[Exercise brief]
From the data below, return the exact lines starting at the line containing "- Shortest period" and ending at the line containing "- Antenna violations before repair: 0", both included, and nothing else.

[Record extracts]
===== src/rtl/adcrd_pkg.sv =====
package adcrd_pkg;

    typedef enum logic [1:0] {
        ST_IDLE  = 2'd0,
        ST_POLL  = 2'd1,
        ST_SHIFT = 2'd2
    } seq_st_e;

    // serial clock edge strobes, valid for the coming system clock edge
    typedef struct packed {
        logic rise;
        logic fall;
    } sclk_evt_t;

    function automatic int cw(input int n);
        return (n > 1) ? $clog2(n) : 1;
    endfunction

endpackage


===== src/rtl/adcrd_sclk_gen.sv =====
module adcrd_sclk_gen
    import adcrd_pkg::*;
#(
    parameter int HALF_DIV = 4
) (
    input  logic      clk,
    input  logic      rst,
    input  logic      run,
    output logic      sclk,
    output sclk_evt_t evt
);
    localparam int CW = cw(HALF_DIV);
    localparam logic [CW-1:0] LAST = CW'(HALF_DIV - 1);

    logic tick;

    generate
        if (HALF_DIV == 1) begin : g_nodiv
            assign tick = run;
        end else begin : g_div
            logic [CW-1:0] cnt;
            always_ff @(posedge clk) begin
                if (rst || !run || cnt == LAST) cnt <= '0;
                else                            cnt <= cnt + 1'b1;
            end
            assign tick = run && (cnt == LAST);
        end
    endgenerate

    always_ff @(posedge clk) begin
        if (rst || !run) sclk <= 1'b0;
        else if (tick)   sclk <= ~sclk;
    end

    assign evt.rise = tick && !sclk;
    assign evt.fall = tick &&  sclk;
endmodule


===== src/rtl/adcrd_poll_timer.sv =====
module adcrd_poll_timer
    import adcrd_pkg::*;
#(
    parameter int LIMIT = 4096
) (
    input  logic clk,
    input  logic rst,
    input  logic active,
    output logic expired
);
    localparam int CW = cw(LIMIT);
    localparam logic [CW-1:0] LAST = CW'(LIMIT - 1);

    logic [CW-1:0] cnt;

    always_ff @(posedge clk) begin
        if (rst || !active)    cnt <= '0;
        else if (cnt != LAST)  cnt <= cnt + 1'b1;
    end

    assign expired = active && (cnt == LAST);
endmodule


===== src/rtl/adcrd_rx_shift.sv =====
module adcrd_rx_shift
    import adcrd_pkg::*;
#(
    parameter int NBITS = 19
) (
    input  logic             clk,
    input  logic             rst,
    input  logic             clr,
    input  logic             shift_en,
    input  logic             din,
    output logic [NBITS-1:0] word,
    output logic             full
);
    localparam int CW = cw(NBITS + 1);
    localparam logic [CW-1:0] NB = CW'(NBITS);

    logic [CW-1:0] nbit;

    always_ff @(posedge clk) begin
        if (rst || clr) begin
            word <= '0;
            nbit <= '0;
        end else if (shift_en) begin
            word <= {word[NBITS-2:0], din};
            nbit <= nbit + 1'b1;
        end
    end

    assign full = (nbit == NB);
endmodule


===== src/rtl/adc_read_seq.sv =====
module adc_read_seq
    import adcrd_pkg::*;
#(
    parameter int HALF_DIV   = 4,
    parameter int POLL_LIMIT = 4096,
    parameter int NBITS      = 19
) (
    input  logic             clk,
    input  logic             rst,
    input  logic             start,
    input  logic             cont,
    input  logic             sdo_in,
    output logic             cs_n,
    output logic             sclk,
    output logic [NBITS-1:0] result,
    output logic             result_vld,
    output logic             timeout_err
);
    seq_st_e          st;
    sclk_evt_t        evt;
    logic             poll_to;
    logic             full;
    logic [NBITS-1:0] word;

    adcrd_sclk_gen #(.HALF_DIV(HALF_DIV)) u_sclk (
        .clk  (clk),
        .rst  (rst),
        .run  (st == ST_SHIFT),
        .sclk (sclk),
        .evt  (evt)
    );

    adcrd_poll_timer #(.LIMIT(POLL_LIMIT)) u_timer (
        .clk     (clk),
        .rst     (rst),
        .active  (st == ST_POLL),
        .expired (poll_to)
    );

    adcrd_rx_shift #(.NBITS(NBITS)) u_rx (
        .clk      (clk),
        .rst      (rst),
        .clr      (st != ST_SHIFT),
        .shift_en (evt.rise),
        .din      (sdo_in),
        .word     (word),
        .full     (full)
    );

    always_ff @(posedge clk) begin
        if (rst) begin
            st          <= ST_IDLE;
            result      <= '0;
            result_vld  <= 1'b0;
            timeout_err <= 1'b0;
        end else begin
            result_vld  <= 1'b0;
            timeout_err <= 1'b0;
            unique case (st)
                ST_IDLE: if (start || cont) st <= ST_POLL;
                ST_POLL: begin
                    if (!sdo_in) begin
                        st <= ST_SHIFT;
                    end else if (poll_to) begin
                        st          <= ST_IDLE;
                        timeout_err <= 1'b1;
                    end
                end
                ST_SHIFT: begin
                    if (evt.fall && full) begin
                        st         <= ST_IDLE;
                        result     <= word;
                        result_vld <= 1'b1;
                    end
                end
                default: st <= ST_IDLE;
            endcase
        end
    end

    assign cs_n = (st == ST_IDLE);
endmodule


===== config.mk =====
export PLATFORM = sky130hd
export DESIGN_NAME = adc_read_seq
export DESIGN_NICKNAME = d
export VERILOG_FILES = /design/src/rtl/adcrd_pkg.sv /design/src/rtl/adcrd_sclk_gen.sv /design/src/rtl/adcrd_poll_timer.sv /design/src/rtl/adcrd_rx_shift.sv /design/src/rtl/adc_read_seq.sv
export SDC_FILE = /design/constraint.sdc
export NUM_CORES = 1
export LEC_CHECK = 0
export BUFFER_PORTS_ARGS = -buffer_cell sky130_fd_sc_hd__buf_2
export CORE_ASPECT_RATIO = 1.1
export CORE_MARGIN = 2
export CORE_UTILIZATION = 50
export CTS_CLUSTER_DIAMETER = 150
export DETAILED_ROUTE_END_ITERATION = 10
export GPL_TIMING_DRIVEN = 1
export PLACE_DENSITY_LB_ADDON = 0.08
export REMOVE_ABC_BUFFERS = 1
export SYNTH_ARGS = -nofsm -noshare
export SYNTH_HDL_FRONTEND = slang
export SYNTH_SLANG_ARGS = --single-unit

===== constraint.sdc =====
create_clock -name clk -period 1.8 [get_ports clk]
set_clock_uncertainty 0.2 [all_clocks]
set_input_delay 0.18 -clock clk [delete_from_list [all_inputs] [get_ports clk]]
set_output_delay 0.18 -clock clk [all_outputs]
set_load 0.01 [all_outputs]

==> results.md <==
- Gr ovfl total: 0
- Area of the die: 5480 um2
- Placed cells: 338
- Pre-antenna DRT Iters: 4
- IO Count: 28
- Tot Pwr: 2.58 mW
- Synth Register Bits: 62
- Hold WC Path Type: flop to flop
- Final #Nets: 309
- DIE HEIGHT: 77.5 um
- Crit-path leading delay family: simple AND/OR/NAND/NOR gates
- Slew Viols, Final: 0
- Total Routing Usage GR: 0.188
- CTS clock-pin slew for the worst setup and hold paths: 70 ps
- Status: finished, final reports clean
- Clock Path Buffers: 2
- RePlAce Congestion: 0.735
- Vias per cell: 5.31
- PD cells: 865 nW/um2
- Die width: 70.8 um
- Critical-path cell list: ha_4 > nand4b_1 > nor3_4 > buf_6 > clkbuf_16 > mux2i_1 > nor2_1
- Largest net degree at the start of global routing: 21
- Avg Cell Area, Syn: 9.43 um2
- Worst skew pair latency: 340 ps
- WP buf/inv: 2
- WHS Path Cells: 1
- WHS: 216 ps
- FP Rows: 26
- Routed wire length: 4930 um
- DP Worst Slack: 69.4 ps
- VDD IR max: 410 uV
- Worst reg-to-reg path cell count: 7
- TritonCTS clock tree: done
- Num CTS Buffers: 9
- Final setup violation count: 0
- Fmax: 570 MHz
- Avg WL per Cell: 13.6 um
- Required @ worst endpoint: 1820 ps
- Core area: 4680 um2
- Tightest Pin Transition: 397 ps
- Final Non-Filler Cells: 362
- Worst setup margin: 45.0 ps
- Placed cell area: 2660 um2
- Shortest period the worst path allows: 1750 ps
- Area delta synth->final: 21.6%
- Post-layout instance area: 2980 um2
- Port Buffers: 27
- Area of the mapped netlist: 2450 um2
- Initial DRC count: 93
- # diodes: 0
- Worst Path Max Fanout: 10
- Crit end category: flop
- Layout cell share with drive strength beyond 1: 0.261
- Worst slew margin: 0.735
- Cell count after synthesis: 260
- Static Leakage: 1.10 nW
- Via count: 1923
- Antenna violations before repair: 0
- First-pass GRT wire length: 8160 um
- Synth warnings: 0
- DR DRC count: 0
- Layout Utilization: 0.637
- Max cap viols: 0
- H-tree Lvls: 3
- Setup CP Type: flop to flop
- CP peak stage delay: 370 ps
- Number of library cell types mapped by synthesis: 40
- Period utilization: 0.975
- Initial core utilization: 0.524
- Post-DRT Antenna Nets: 0
- Crit. path cell count: 7
- Slowest cell on crit path: dfxtp_2
- Vias in the first global route: 1798
- Final hold vios: 0
- Startpoint Class: flop
- Flop2flop setup slack: 50 ps
- Register area share after synthesis: 0.506
- Clock root buffer: clkbuf_8
- Worst EP arrival: 1780 ps
- Dpl hpwl: 3170 um
- Num Clock Sinks: 62
- Setup TNS: 0 ps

[Output below]
- Shortest period the worst path allows: 1750 ps
- Area delta synth->final: 21.6%
- Post-layout instance area: 2980 um2
- Port Buffers: 27
- Area of the mapped netlist: 2450 um2
- Initial DRC count: 93
- # diodes: 0
- Worst Path Max Fanout: 10
- Crit end category: flop
- Layout cell share with drive strength beyond 1: 0.261
- Worst slew margin: 0.735
- Cell count after synthesis: 260
- Static Leakage: 1.10 nW
- Via count: 1923
- Antenna violations before repair: 0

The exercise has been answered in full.